Invalidation

I talked to my sister recently and asked if she was interested in the “occupy” movement.  She said “It’s just a bunch of young people who want to make trouble.”  I said actually there were older people too, and real conversations were going on.  I may even have said that they were creating a new kind of community.  She focused on all the garbage left in the park.  I finally said “Let’s talk about something else.”
I thought I was OK.  Even though I had been tired all day, I was able to teach an evening of dance.  But the next morning I woke up depressed, barely able to function.  Eleanor came in and told me her latest tale of bureaucratic bungling, and then asked how I was.  I said depressed and needing to cry (crying will often relieve the feelings, even when I don’t know what they’re about.)  She said “Can I help you cry?” but I was already crying.  First I said I didn’t know what it was about.  Then I said maybe it was disappointment because I had hoped to see Cory that morning and had been unable to get ahold of her.  That kind of disappointment will often cast me down.  Then I told her about my sister invalidating my excitement about the “Occupy” movement, and she said “Oh, Jenny, that’s BIG.”  I cried some more, then gave her a hug.

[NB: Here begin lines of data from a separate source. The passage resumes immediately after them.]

<file path="config.mk">
export PLATFORM = sky130hd
export DESIGN_NAME = tpc_timer_prescaler
export DESIGN_NICKNAME = d
export VERILOG_FILES = /design/src/pkg/tpc_pkg.sv /design/src/hdl/tpc_timer_prescaler.sv
export VERILOG_INCLUDE_DIRS = /design/src /design/src/pkg
export SDC_FILE = /design/constraint.sdc
export NUM_CORES = 1
export LEC_CHECK = 0
export ABC_CLOCK_PERIOD_IN_PS = 2900
export BUFFER_PORTS_ARGS = -buffer_cell sky130_fd_sc_hd__buf_2
export CELL_PAD_IN_SITES_DETAIL_PLACEMENT = 1
export CELL_PAD_IN_SITES_GLOBAL_PLACEMENT = 1
export CORE_MARGIN = 2
export CORE_UTILIZATION = 43
export CTS_BUF_LIST = sky130_fd_sc_hd__clkbuf_2 sky130_fd_sc_hd__clkbuf_4 sky130_fd_sc_hd__clkbuf_8
export CTS_CLUSTER_DIAMETER = 100
export DETAILED_ROUTE_END_ITERATION = 8
export PLACE_DENSITY_LB_ADDON = 0.1
export SKIP_LAST_GASP = 1
export SLEW_MARGIN = 20
export SYNTH_ARGS = -nofsm -noshare
export SYNTH_HDL_FRONTEND = slang
export SYNTH_SLANG_ARGS = --single-unit
</file>
<file path="constraint.sdc">
create_clock -name hclk -period 2.9 [get_ports hclk]
set_input_delay 0.58 -clock hclk [delete_from_list [all_inputs] [get_ports hclk]]
set_output_delay 0.58 -clock hclk [all_outputs]
set_load 0.01 [all_outputs]
</file>
<file path="src/pkg/tpc_map.svh">
// Purpose: register offsets, field positions, codes and reset values of the timer clock unit
// Assumes: 32-bit AHB-Lite data, one register per aligned word
// Notes:   byte offsets within the block's address window
`ifndef TPC_MAP_SVH
`define TPC_MAP_SVH

`define TPC_ADDR_W        8
`define TPC_OFS_CRB       8'h08
`define TPC_OFS_CNT2      8'h0c
`define TPC_OFS_PRSC      8'h10
`define TPC_OFS_CKC       8'h14
`define TPC_OFS_CTL       8'h18

`define TPC_CKC_C1_LO     0
`define TPC_CKC_C1_HI     2
`define TPC_CKC_C2_LO     3
`define TPC_CKC_C2_HI     5

`define TPC_CTL_EN        0
`define TPC_CTL_MODE_LO   1
`define TPC_CTL_MODE_HI   2
`define TPC_CTL_TRAIN     3
`define TPC_CTL_TRIG      4
`define TPC_CTL_START     5
`define TPC_CTL_BPOL      6

`define TPC_SRC_NONE      3'h0
`define TPC_SRC_PRESC     3'h1
`define TPC_SRC_BEVT      3'h2
`define TPC_SRC_PACC      3'h3

`define TPC_MODE_1        2'h0
`define TPC_MODE_2        2'h1
`define TPC_MODE_3        2'h2
`define TPC_MODE_4        2'h3

`define TPC_RST_PRSC      8'h00
`define TPC_RST_CKC       6'h00
`define TPC_RST_MODE      2'h0
`define TPC_CNT_MAX       16'hffff
`define TPC_HTRANS_NSEQ   2'h2

`endif

</file>
<file path="src/pkg/tpc_pkg.sv">
// Purpose: shared types of the timer clock unit
// Assumes: tpc_map.svh holds every number
// Notes:   bus signals travel as packed structs
package tpc_pkg;

	typedef struct packed {
		logic        hsel;
		logic [7:0]  haddr;
		logic [1:0]  htrans;
		logic        hwrite;
		logic [2:0]  hsize;
		logic        hready;
		logic [31:0] hwdata;
	} tpc_ahb_req_t;

	typedef struct packed {
		logic [31:0] hrdata;
		logic        hreadyout;
		logic        hresp;
	} tpc_ahb_rsp_t;

	typedef struct packed {
		logic        en;
		logic [1:0]  mode;
		logic        train;
		logic        trig;
		logic        bpol;
	} tpc_ctl_t;

	// state that reset sets
	typedef struct packed {
		tpc_ctl_t    ctl;
		logic [7:0]  prsc;
		logic [7:0]  prsc_act;
		logic [7:0]  pcnt;
		logic [5:0]  ckc;
		logic        dp_wr;
		logic [7:0]  dp_addr;
		logic [31:0] rdata;
		logic        b_s1;
		logic        b_s2;
		logic        b_s3;
		logic        tick1;
		logic        und2;
		logic        start_p;
	} tpc_state_t;

	// state that reset leaves alone
	typedef struct packed {
		logic [15:0] crb;
		logic [15:0] cnt2;
	} tpc_hold_t;

endpackage

</file>
<file path="src/hdl/tpc_timer_prescaler.sv">
// Purpose: prescaler, clock select, capture/reload B and second counter of a dual timer
// Assumes: single clock hclk, zero-wait AHB-Lite slave, input B is asynchronous
// Notes:   capture/reload B and counter 2 are not reset
//
// The AHB-Lite interface to the registers was left to the implementer.
`timescale 1ns/1ps
`include "tpc_map.svh"

// How it works
// - capture/reload B is 16 bits, always readable
// - capture/reload B writes only while enabled
// - reset leaves capture/reload B, counter 2 alone
// - counter 2 readable, writable, reads live count
// - 8-bit prescaler value rewritable any time
// - new prescaler taken at prescaler underflow
// - pulse-train: new value at start or B event
// - tick divides system clock by value plus one
// - counter 1 source in bits 2:0
// - counter 2 source in bits 5:3, same codes
// - code 000b stops the counter
// - B event, pulse accumulate only modes 1, 3
// - mode field 00b/01b/10b/11b decodes modes
module tpc_timer_prescaler
	import tpc_pkg::*;
(
	// clock and reset
	input  logic         hclk,
	input  logic         hresetn,
	// register bus
	input  tpc_ahb_req_t ahb_req,
	output tpc_ahb_rsp_t ahb_rsp,
	// external pin
	input  logic         input_b_pin,
	// to the rest of the timer
	output logic         timer_enable_bit,
	output logic [1:0]   operating_mode_select,
	output logic         first_counter_tick,
	output logic         second_counter_underflow,
	output logic         train_start_pulse,
	output logic [15:0]  capture_reload_b,
	output logic [15:0]  second_counter_value
);

	tpc_state_t r;
	tpc_state_t n;
	tpc_hold_t  h;
	tpc_hold_t  hn;

	logic       wr;
	logic [7:0] wa;
	logic       b_evt;
	logic       b_act;
	logic       ptick;
	logic       tick2;
	logic       ext_ok;
	logic       train_mode;
	logic       start_wr;

	function automatic logic src_tick(
		input logic [2:0] code,
		input logic       pt,
		input logic       be,
		input logic       ba,
		input logic       ok
	);
		logic t;
		t = 1'b0;
		case (code)
			`TPC_SRC_PRESC: t = pt;
			`TPC_SRC_BEVT:  t = ok & be;
			`TPC_SRC_PACC:  t = ok & pt & ba;
			default:        t = 1'b0;
		endcase
		return t;
	endfunction

	always_comb
	begin
		n = r;
		hn = h;
		wr = r.dp_wr;
		wa = r.dp_addr;

		// pin synchroniser, third stage for edge detection
		n.b_s1 = input_b_pin;
		n.b_s2 = r.b_s1;
		n.b_s3 = r.b_s2;
		b_act = r.ctl.bpol ? r.b_s2 : ~r.b_s2;
		b_evt = r.ctl.bpol ? (r.b_s2 & ~r.b_s3) : (~r.b_s2 & r.b_s3);

		ext_ok = (r.ctl.mode == `TPC_MODE_1) || (r.ctl.mode == `TPC_MODE_3);
		train_mode = (r.ctl.mode == `TPC_MODE_1) && r.ctl.train;

		start_wr = wr && (wa == `TPC_OFS_CTL) && ahb_req.hwdata[`TPC_CTL_START];
		n.start_p = start_wr;

		// prescaler counts down; tick every prsc_act+1 cycles
		ptick = r.ctl.en && (r.pcnt == 8'h00);
		if (!r.ctl.en)
		begin
			n.prsc_act = r.prsc;
			n.pcnt = r.prsc;
		end
		else if (train_mode && (start_wr || (r.ctl.trig && b_evt)))
		begin
			n.prsc_act = r.prsc;
			n.pcnt = r.prsc;
		end
		else if (ptick)
		begin
			// in pulse-train the held value survives underflow
			if (train_mode)
			begin
				n.pcnt = r.prsc_act;
			end
			else
			begin
				n.prsc_act = r.prsc;
				n.pcnt = r.prsc;
			end
		end
		else
		begin
			n.pcnt = r.pcnt - 8'h01;
		end

		n.tick1 = r.ctl.en && src_tick(r.ckc[`TPC_CKC_C1_HI:`TPC_CKC_C1_LO],
			ptick, b_evt, b_act, ext_ok);
		tick2 = r.ctl.en && src_tick(r.ckc[`TPC_CKC_C2_HI:`TPC_CKC_C2_LO],
			ptick, b_evt, b_act, ext_ok);

		// counter 2 counts down; mode 3 reloads from capture/reload B
		n.und2 = 1'b0;
		if (tick2)
		begin
			if (h.cnt2 == 16'h0000)
			begin
				n.und2 = 1'b1;
				hn.cnt2 = (r.ctl.mode == `TPC_MODE_3) ? h.crb : `TPC_CNT_MAX;
			end
			else
			begin
				hn.cnt2 = h.cnt2 - 16'h0001;
			end
		end

		// data-phase writes; software write beats the count
		if (wr)
		begin
			if (wa == `TPC_OFS_CRB)
			begin
				if (r.ctl.en)
				begin
					hn.crb = ahb_req.hwdata[15:0];
				end
			end
			else if (wa == `TPC_OFS_CNT2)
			begin
				hn.cnt2 = ahb_req.hwdata[15:0];
			end
			else if (wa == `TPC_OFS_PRSC)
			begin
				n.prsc = ahb_req.hwdata[7:0];
			end
			else if (wa == `TPC_OFS_CKC)
			begin
				n.ckc = ahb_req.hwdata[5:0];
			end
			else if (wa == `TPC_OFS_CTL)
			begin
				n.ctl.en = ahb_req.hwdata[`TPC_CTL_EN];
				n.ctl.mode = ahb_req.hwdata[`TPC_CTL_MODE_HI:`TPC_CTL_MODE_LO];
				n.ctl.train = ahb_req.hwdata[`TPC_CTL_TRAIN];
				n.ctl.trig = ahb_req.hwdata[`TPC_CTL_TRIG];
				n.ctl.bpol = ahb_req.hwdata[`TPC_CTL_BPOL];
			end
		end

		// address phase; read mux sees this cycle's write already
		n.dp_wr = 1'b0;
		n.rdata = 32'h0000_0000;
		if (ahb_req.hsel && ahb_req.hready && (ahb_req.htrans == `TPC_HTRANS_NSEQ))
		begin
			n.dp_wr = ahb_req.hwrite;
			n.dp_addr = ahb_req.haddr;
			if (!ahb_req.hwrite)
			begin
				if (ahb_req.haddr == `TPC_OFS_CRB)
				begin
					n.rdata = {16'h0000, hn.crb};
				end
				else if (ahb_req.haddr == `TPC_OFS_CNT2)
				begin
					n.rdata = {16'h0000, hn.cnt2};
				end
				else if (ahb_req.haddr == `TPC_OFS_PRSC)
				begin
					n.rdata = {24'h00_0000, n.prsc};
				end
				else if (ahb_req.haddr == `TPC_OFS_CKC)
				begin
					n.rdata = {26'h000_0000, n.ckc};
				end
				else if (ahb_req.haddr == `TPC_OFS_CTL)
				begin
					n.rdata = {25'h000_0000, n.ctl.bpol, 1'b0, n.ctl.trig,
						n.ctl.train, n.ctl.mode, n.ctl.en};
				end
			end
		end
	end

	always_ff @(posedge hclk or negedge hresetn)
	begin
		if (!hresetn)
		begin
			r <= '0;
			r.prsc <= `TPC_RST_PRSC;
			r.prsc_act <= `TPC_RST_PRSC;
			r.pcnt <= `TPC_RST_PRSC;
			r.ckc <= `TPC_RST_CKC;
			r.ctl.mode <= `TPC_RST_MODE;
		end
		else
		begin
			r <= n;
		end
	end

	// no reset here on purpose: contents start undefined
	always_ff @(posedge hclk)
	begin
		h <= hn;
	end

	assign ahb_rsp.hrdata = r.rdata;
	assign ahb_rsp.hreadyout = 1'b1;
	assign ahb_rsp.hresp = 1'b0;

	assign timer_enable_bit = r.ctl.en;
	assign operating_mode_select = r.ctl.mode;
	assign first_counter_tick = r.tick1;
	assign second_counter_underflow = r.und2;
	assign train_start_pulse = r.start_p;
	assign capture_reload_b = h.crb;
	assign second_counter_value = h.cnt2;

endmodule

</file>
==> results.cfg <==
[route]
detail-route-antenna-nets = 0
drt-pass1-iter-count = 4
wl_mm = 16.0
drc_errors = 0
avgViaCountPerCell = 5.83
num_vias = 4455
drt_iter0_drc = 154
avgRoutedWirePerCell_um = 20.9

[setup_path]
path_delay_family = simple AND/OR/NAND/NOR gates
cp.arrival_ns = 3.02
worstReg2RegEnd = ahb_rsp[15]
critPathKind = reg2reg
critical_path_buf_inv_count = 1
crit_fanout = 11
critPathLaunchType = flop
r2r-start = r[55]
slowest_delay_ns = 0.60
crit_required_ns = 3.14
r2r_slack_ns = 0.12
r2r_cells = 7
cp_slowest_cell = or4_1
crit_path_end_kind = flop
path_cells = or4_1, nor4b_4, a31oi_2, buf_4, o31ai_1, o31a_1, o221ai_1

[logic_synthesis]
yosys_register_bits = 99
yosys_warnings = 0
syn_area_um2 = 5260
ys_seq_area_frac = 0.441
yosysTopAreaCell = dfrtp_1
synth_most_common_cell = dfrtp_1
synth_edf_count = 0
synth-async-reset-ratio = 0.677
synth_cell_types = 75
syn_avg_cell_area_um2 = 9.90
ys_top_cells_by_area = dfrtp_1, dfxtp_1, mux2_2
yosysTopAreaCellShare = 0.319
syn_inst = 531
synthFlopType = dfrtp_1
synth.top_cells.by_count = dfrtp_1, nor2_1, mux2_2

[global_route]
first_global_vias = 4667
antenna_found_initial = 0
grt_max_degree = 68
grt_pass1_wl_mm = 25.6
grt.total_usage = 0.256
overflow = 0

[die]
die-area_um2 = 13100
pin_count = 123
chipHeight_um = 115
row_count = 40
initial_core_util = 0.439
fp.coreArea_um2 = 12000
die_width_um = 115

[clock_tree]
ctsHoldBuffers = 0
clk_pin_slew_worst_paths_ns = 0.10
numCtsBuffers = 9
cts_tree = done
clock-sinks = 99
cts_setup_buffers = 0
h-tree-depth = 3
cts-root-buf = clkbuf_8
clk_latency_ns = 0.39
cts_buffer_depth = 2
cts_resized = 0

[finish]
nets = 666
area_growth_pct = 13.8
antenna_cells = 0
instances_no_fill = 764
final_layout_size_suffix_gt1_frac = 0.308
fin_util = 0.500

[min_path]
hp-class = in2async

[sta]
worst_slew_pin_slew_ns = 0.792
rsz0062_at_grt = no
max_freq_ghz = 0.360
period_needed_ns = 2.78
fin_crit_sh = 0.957
hold_violations = 0
finalWorstSetupSlack_ns = 0.124
finalSetupViolations = 0
slew_viol_final = 0
skew_ns = 0.00805
fin_hold_ws_ns = 0.190
max_slew_margin = 0.472
tns_ns = 0

[placed_design]
portBuffers = 85
dp_hpwl_mm = 12.0
dp_cells = 748
dp_slack_ns = 0.163
place_congestion = 0.846

[power]
power.density_nw_per_um2 = 457
p_leak_nw = 2.70
ir_drop_mv = 0.240

[run_status]
outcome = complete, no violations

[job]
drv_cap = 0
-- how the worst max path moves through the flow --
stage	from	end	slack, ns	depth (start not counted)
global placement	r[55]	ahb_rsp[12]	0.21	6
floorplan	second_counter_value[7]	ahb_rsp[16]	0.27	8
finish	r[55]	ahb_rsp[15]	0.12	7
global route	r[55]	ahb_rsp[15]	0.03	7
CTS	r[55]	ahb_rsp[15]	0.14	7
detailed placement	r[55]	ahb_rsp[15]	0.16	7
-- through the flow --
step | power, mW | area, µm²
2_1_floorplan | 1.70 | 5320
3_3_place_gp | 1.81 | 5780
3_5_place_dp | 1.83 | 5780
4_1_cts | 2.75 | 5980
5_1_grt | 2.84 | 5980
6_report | 2.73 | 5980
-- worst register-to-register path, cell delays in order, from the launching register on --
cell	delay, ns
dfrtp_1	0.43
or4_1	0.60
nor4b_4	0.37
a31oi_2	0.33
buf_4	0.29
o31ai_1	0.25
o31a_1	0.20
o221ai_1	0.14
-- sequential cells by signal, summed over array words and instances, names as in the netlist, 2 cells and up --
name                   count
r                         34
ahb_rsp                   16
capture_reload_b          16
second_counter_value      16
wa                         8
n                          2
operating_mode_select      2
-- layout by cell type (no fill, tap or decap), types with 7 or more instances in the layout --
cell	netlist	final
inv_1	16	16
conb_1	2	18
o21ai_0	15	15
dfxtp_1	32	32
a211oi_1	8	8
nor2_1	47	47
nand2_1	34	34
clkbuf_8	0	10
dfrtp_1	67	67
a21oi_1	25	25
o22a_1	9	9
buf_2	8	85
nand3_1	10	10
nor4_1	8	7
nor3_1	17	17
buf_4	36	26
mux2_2	44	44
-- metal layers --
layer  track usage  vias to the layer above  share of wire
met5             0                        -              0
li1              -                     2075              -
met4        0.0618                        0         0.0081
met3        0.0487                       10          0.045
met1         0.337                     2256           0.45
met2         0.434                      114           0.49
-- cell type report --
type / count / area, µm²
sequential: 99 / 2320
timing repair buffer: 112 / 641
fill: 1397 / 5980
inverter: 17 / 63.8
clock inverter: 5 / 52.6
clock buffer: 11 / 145
multi-input combinational: 373 / 2580
tap: 147 / 184
-- power breakdown --
group	internal (mW)	leakage [nW]	switching (mW)
sequential	1.43	1.16	0.0676
clock	0.428	0.103	0.506
combinational	0.128	1.44	0.176
-- logic make-up (layout without fill, tap and decap cells) --
logic type / Yosys count / count (layout) / share of synthesized area
adders and majority gates: 3 / 3 / 0.00714
xor gates and xnor gates: 7 / 7 / 0.0117
DFF: 99 / 99 / 0.441
other: 2 / 18 / 0.00143
AOI/OAI and AO/OA: 128 / 128 / 0.177
buffers and inverters: 75 / 145 / 0.0840
muxes: 51 / 51 / 0.108
and+or+nand+nor: 166 / 166 / 0.170
Note: power is estimated with default switching activity, not from simulation.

Looking back now, I see that the person who spoke so intelligently and eloquently to the reporter with the video camera at Occupy Littleton on Saturday, that person just disappeared when it came in contact with the “family field.”  The “family field” is like a magnetic field.  It’s what I call my internalized parents, a very particular energy that shuts me down, especially when I’m being enthusiastic about something I care about.  It’s something that I’ve never met from my sister — I know she loves me and she’s been a great support in the past.  But the “family field” is still inside me, and can be triggered, especially by my siblings.

I’m always sad to see how easily I can be struck down into depression by a relatively trivial event.  At least I now know what to do.  First I called my most politically aware friend, but only got a machine so I hung up.  When another call failed to connect with a living person, I went to the computer and found Ellen Kennedy’s video of dancing to “American Prayer” as part of “Occupy Boston.”  It has become very meaningful to me over the past weeks, but somehow it didn’t work.
So I went to Marianne Williamson’s speech at a church in Berkeley.  I had already watched about 30 minutes of it, so I moved the cursor to start halfway through.  I found her enormously helpful.  She speaks intelligently about politics, but always in the context of Spirit.  She reminds us of our history, and of the other movements: the Abolitionists, the Suffragettes, the Civil Rights movement.  I had to stop listening because it was time to leave for Montpelier.  I felt much better, but also very strange, almost like I’d been called out of one world and into another.  In some ways that’s true, I had been submerged in the world of a traumatized infant and had shifted to the world of an intelligent, compassionate, and aware adult.